Thursday, June 30, 2016

Yo Ho, Yo Ho, a Pirate's Party for Archer



     “I promise I won't go nuts.” These are the words that will be engraved on my tombstone. The famous last words of any new mommy, planning her baby's first birthday party.

     I am the strange bird who actually really enjoys planning parties. I think I enjoy planning them even more than actually being at them. I just love the process. The planning, the preparation, it just get's me going. I love picking a theme, looking up ideas, buying and making decorations and then at long last seeing the final, completed product. I love looking back over the pictures and enjoying the event all over again later. On some level, I think it taps into the same creative vein as my passion for making Halloween costumes. There's just something about it that I find genuinely enjoyable.

     Archer is now approaching his first birthday. When we started thinking of a theme for his party, we considered a number of different options, but my husband, Jim was the one to throw out the winning idea. Pirates. Immediately it was perfect.

A. Pirates are awesome.

B. We both have a weird affinity for pirates so we already had a remarkable amount of pirate related memorabilia around the house just waiting for such an event.

C. The obviously delightful Arrrrcher word play.

     As soon as the theme was decided, I found myself saying those magical six words that always signal the start of a total and complete, and might I add very expensive ordeal in the Tesauro household. “I promise I won't go nuts.” And I kept my promise. For about two days...

     Everything I see is just too cute to pass up.

Toy swords for the kids? Yes.
Birthday cake that looks like it belongs on Cake Wars? Absolutely.
Ship sail centerpieces? Yes, please.
Mermaid statue, real sword, watermelon cut into a pirate ship? Yes, yes, yes.

     After placing my fourth Amazon order in a single day, I had my moment of clarity. “I've gone nuts.”

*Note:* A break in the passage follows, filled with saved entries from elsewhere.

File: src/rtl/dinorun_game_ctrl_if.sv
// rtl/dinorun_game_ctrl_if.sv - game controller inputs from button/collision logic and outputs to movers/display.
interface dinorun_game_ctrl_if;
  import dinorun_pkg::*;

  logic                     next_frame_i;
  logic                     start_i;
  logic                     collision_i;
  logic [1:0]               state_o;
  logic                     title_en_o;
  logic                     obstacle_en_o;
  logic                     freeze_o;
  logic [BcdScoreWidth-1:0] score_o;
  logic [BcdScoreWidth-1:0] high_score_o;
  logic [2:0]               speed_o;

  modport slave (
    input  next_frame_i, start_i, collision_i,
    output state_o, title_en_o, obstacle_en_o, freeze_o, score_o, high_score_o, speed_o
  );

  modport master (
    output next_frame_i, start_i, collision_i,
    input  state_o, title_en_o, obstacle_en_o, freeze_o, score_o, high_score_o, speed_o
  );

endinterface

File: src/rtl/dinorun_bcd_counter.sv
// rtl/dinorun_bcd_counter.sv - 4-digit BCD counter with clear, increment enable and saturation at 9999.
module dinorun_bcd_counter
  import dinorun_pkg::*;
(
  input  logic                     clk_i,
  input  logic                     rst_ni,
  input  logic                     clr_i,
  input  logic                     inc_i,
  output logic [BcdScoreWidth-1:0] count_o,
  output logic [BcdScoreWidth-1:0] count_d_o
);

  logic [BcdScoreWidth-1:0] count_q;
  logic [BcdScoreWidth-1:0] count_d;
  logic                     carry;

  always_comb begin
    count_d = count_q;
    carry   = 1'b1;
    if (clr_i) begin
      count_d = '0;
    end else if (inc_i && (count_q != 16'h9999)) begin
      // Ripple the carry digit by digit; a 9 rolls to 0 and passes it on.
      for (int i = 0; i < 4; i++) begin
        if (carry) begin
          if (count_q[4*i +: 4] == 4'd9) begin
            count_d[4*i +: 4] = 4'd0;
          end else begin
            count_d[4*i +: 4] = count_q[4*i +: 4] + 4'd1;
            carry             = 1'b0;
          end
        end
      end
    end
  end

  always_ff @(posedge clk_i or negedge rst_ni) begin
    if (!rst_ni) begin
      count_q <= '0;
    end else begin
      count_q <= count_d;
    end
  end

  assign count_o   = count_q;
  assign count_d_o = count_d;

endmodule
File: src/rtl/rs_station.sv
// Reservation station for one execution unit: holds dispatched ops until both operands are valid and issues the oldest ready one.
// Optional macro RS_BYPASS_EN lets a ready dispatch go straight to the issue register when no stored entry is ready.
module rs_station #(
    parameter int ENTRIES   = 4,
    parameter int UNIT_ID   = 0,
    parameter int EX_UNIT_W = 3,
    parameter int OP_W      = 6,
    parameter int TAG_W     = 4,
    parameter int DATA_W    = 32
) (
    input  logic                 clk,
    input  logic                 rst,
    input  logic                 flush,
    input  logic [EX_UNIT_W-1:0] in_ex_unit,
    input  logic [OP_W-1:0]      in_op,
    input  logic [TAG_W-1:0]     in_tag1,
    input  logic [TAG_W-1:0]     in_tag2,
    input  logic [DATA_W-1:0]    in_val1,
    input  logic [DATA_W-1:0]    in_val2,
    input  logic [TAG_W-1:0]     in_target,
    input  logic [TAG_W-1:0]     cdb_tag,
    input  logic [DATA_W-1:0]    cdb_data,
    output logic                 full,
    output logic                 out_valid,
    input  logic                 out_ready,
    output logic [OP_W-1:0]      out_op,
    output logic [DATA_W-1:0]    out_val1,
    output logic [DATA_W-1:0]    out_val2,
    output logic [TAG_W-1:0]     out_target
);

    localparam int AW = $clog2(ENTRIES);
    localparam int CW = AW + 1;
    localparam logic [TAG_W-1:0]  NO_TAG    = {TAG_W{1'b0}};
    localparam logic [DATA_W-1:0] ZERO_DATA = {DATA_W{1'b0}};
    localparam logic [OP_W-1:0]   ZERO_OP   = {OP_W{1'b0}};

    // Age is the number of older valid entries: 0 is the oldest, ages stay unique and dense.
    logic              valid_r  [ENTRIES];
    logic [OP_W-1:0]   op_r     [ENTRIES];
    logic [TAG_W-1:0]  tag1_r   [ENTRIES];
    logic [TAG_W-1:0]  tag2_r   [ENTRIES];
    logic [DATA_W-1:0] val1_r   [ENTRIES];
    logic [DATA_W-1:0] val2_r   [ENTRIES];
    logic [TAG_W-1:0]  target_r [ENTRIES];
    logic [AW-1:0]     age_r    [ENTRIES];
    logic [CW-1:0]     count_r;

    logic [TAG_W-1:0]  d_tag1_s;
    logic [TAG_W-1:0]  d_tag2_s;
    logic [DATA_W-1:0] d_val1_s;
    logic [DATA_W-1:0] d_val2_s;
    logic              sel_found_s;
    logic [AW-1:0]     sel_idx_s;
    logic [AW-1:0]     sel_age_s;
    logic [AW-1:0]     free_idx_s;
    logic [AW-1:0]     new_age_s;
    logic              load_s;
    logic              acc_s;
    logic              issue_s;
    logic              byp_s;
    logic              write_s;

    assign full      = (count_r == CW'(ENTRIES));
    assign load_s    = !out_valid || out_ready;
    assign acc_s     = (in_target != NO_TAG) && (in_ex_unit == EX_UNIT_W'(UNIT_ID)) && !full;
    assign issue_s   = load_s && sel_found_s;
    assign write_s   = acc_s && !byp_s;
    assign new_age_s = AW'(count_r - {{(CW-1){1'b0}}, issue_s});

`ifdef RS_BYPASS_EN
    assign byp_s = acc_s && load_s && !sel_found_s && (d_tag1_s == NO_TAG) && (d_tag2_s == NO_TAG);
`else
    assign byp_s = 1'b0;
`endif

    // Capture a result broadcast in the same cycle as the dispatch of its consumer.
    always_comb begin
        d_tag1_s = in_tag1;
        d_val1_s = in_val1;
        d_tag2_s = in_tag2;
        d_val2_s = in_val2;
        if ((in_tag1 != NO_TAG) && (in_tag1 == cdb_tag)) begin
            d_tag1_s = NO_TAG;
            d_val1_s = cdb_data;
        end else begin
            d_tag1_s = in_tag1;
            d_val1_s = in_val1;
        end
        if ((in_tag2 != NO_TAG) && (in_tag2 == cdb_tag)) begin
            d_tag2_s = NO_TAG;
            d_val2_s = cdb_data;
        end else begin
            d_tag2_s = in_tag2;
            d_val2_s = in_val2;
        end
    end

    // Pick the oldest ready entry and the lowest-indexed free slot.
    always_comb begin
        sel_found_s = 1'b0;
        sel_idx_s   = {AW{1'b0}};
        sel_age_s   = {AW{1'b0}};
        free_idx_s  = {AW{1'b0}};
        for (int i = 0; i < ENTRIES; i++) begin
            if (valid_r[i] && (tag1_r[i] == NO_TAG) && (tag2_r[i] == NO_TAG) &&
                (!sel_found_s || (age_r[i] < sel_age_s))) begin
                sel_found_s = 1'b1;
                sel_idx_s   = AW'(i);
                sel_age_s   = age_r[i];
            end else begin
                sel_found_s = sel_found_s;
            end
        end
        for (int i = ENTRIES - 1; i >= 0; i--) begin
            if (!valid_r[i]) begin
                free_idx_s = AW'(i);
            end else begin
                free_idx_s = free_idx_s;
            end
        end
    end

    // Slot storage: free on issue, fill on dispatch, wake up on result broadcast, compact ages.
    always_ff @(posedge clk) begin
        if (rst || flush) begin
            for (int i = 0; i < ENTRIES; i++) begin
                valid_r[i]  <= 1'b0;
                op_r[i]     <= ZERO_OP;
                tag1_r[i]   <= NO_TAG;
                tag2_r[i]   <= NO_TAG;
                val1_r[i]   <= ZERO_DATA;
                val2_r[i]   <= ZERO_DATA;
                target_r[i] <= NO_TAG;
                age_r[i]    <= {AW{1'b0}};
            end
        end else begin
            for (int i = 0; i < ENTRIES; i++) begin
                if (issue_s && (sel_idx_s == AW'(i))) begin
                    valid_r[i] <= 1'b0;
                end else if (write_s && (free_idx_s == AW'(i))) begin
                    valid_r[i]  <= 1'b1;
                    op_r[i]     <= in_op;
                    tag1_r[i]   <= d_tag1_s;
                    tag2_r[i]   <= d_tag2_s;
                    val1_r[i]   <= d_val1_s;
                    val2_r[i]   <= d_val2_s;
                    target_r[i] <= in_target;
                    age_r[i]    <= new_age_s;
                end else if (valid_r[i]) begin
                    if ((cdb_tag != NO_TAG) && (tag1_r[i] == cdb_tag)) begin
                        tag1_r[i] <= NO_TAG;
                        val1_r[i] <= cdb_data;
                    end
                    if ((cdb_tag != NO_TAG) && (tag2_r[i] == cdb_tag)) begin
                        tag2_r[i] <= NO_TAG;
                        val2_r[i] <= cdb_data;
                    end
                    if (issue_s && (age_r[i] > sel_age_s)) begin
                        age_r[i] <= age_r[i] - AW'(1);
                    end
                end
            end
        end
    end

    // Occupancy counter driving full.
    always_ff @(posedge clk) begin
        if (rst || flush) begin
            count_r <= {CW{1'b0}};
        end else if (write_s && !issue_s) begin
            count_r <= count_r + CW'(1);
        end else if (!write_s && issue_s) begin
            count_r <= count_r - CW'(1);
        end else begin
            count_r <= count_r;
        end
    end

    // Issue register; fields hold while stalled by out_ready.
    always_ff @(posedge clk) begin
        if (rst || flush) begin
            out_valid  <= 1'b0;
            out_op     <= ZERO_OP;
            out_val1   <= ZERO_DATA;
            out_val2   <= ZERO_DATA;
            out_target <= NO_TAG;
        end else if (issue_s) begin
            out_valid  <= 1'b1;
            out_op     <= op_r[sel_idx_s];
            out_val1   <= val1_r[sel_idx_s];
            out_val2   <= val2_r[sel_idx_s];
            out_target <= target_r[sel_idx_s];
        end else if (byp_s) begin
            out_valid  <= 1'b1;
            out_op     <= in_op;
            out_val1   <= d_val1_s;
            out_val2   <= d_val2_s;
            out_target <= in_target;
        end else if (load_s) begin
            out_valid  <= 1'b0;
        end
    end

endmodule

     The sad part is, I go into each purchase with absolutely frugal, non-nuts intentions. I set out to find party invitations that just get the job done. Let people know where and when the party is, period. No frills. It's just an invitation. It's going to end up in the garbage anyway. But then I open up the wonderful world of the internet and I find that literally, every adorable pirate themed invitation ever made is right there at my fingertips and I'm here to tell you, some of the options are pretty freaking adorable. Before I know it, I have a completely personalized proof waiting for a final edit before me and I am already too in love with it to pass it up.

     This story has repeated itself countless times since I decided a pirate themed party would be fun, easy and not crazy expensive. I was correct on the first two counts... Personally, I blame the internet. You can be sitting anywhere and think, “Wow. It would be cool to have a, blank.” You fill in the blank. Fill it in with absolutely anything your little heart desires and I assure you, you can find someone on the internet who can provide it. For a price...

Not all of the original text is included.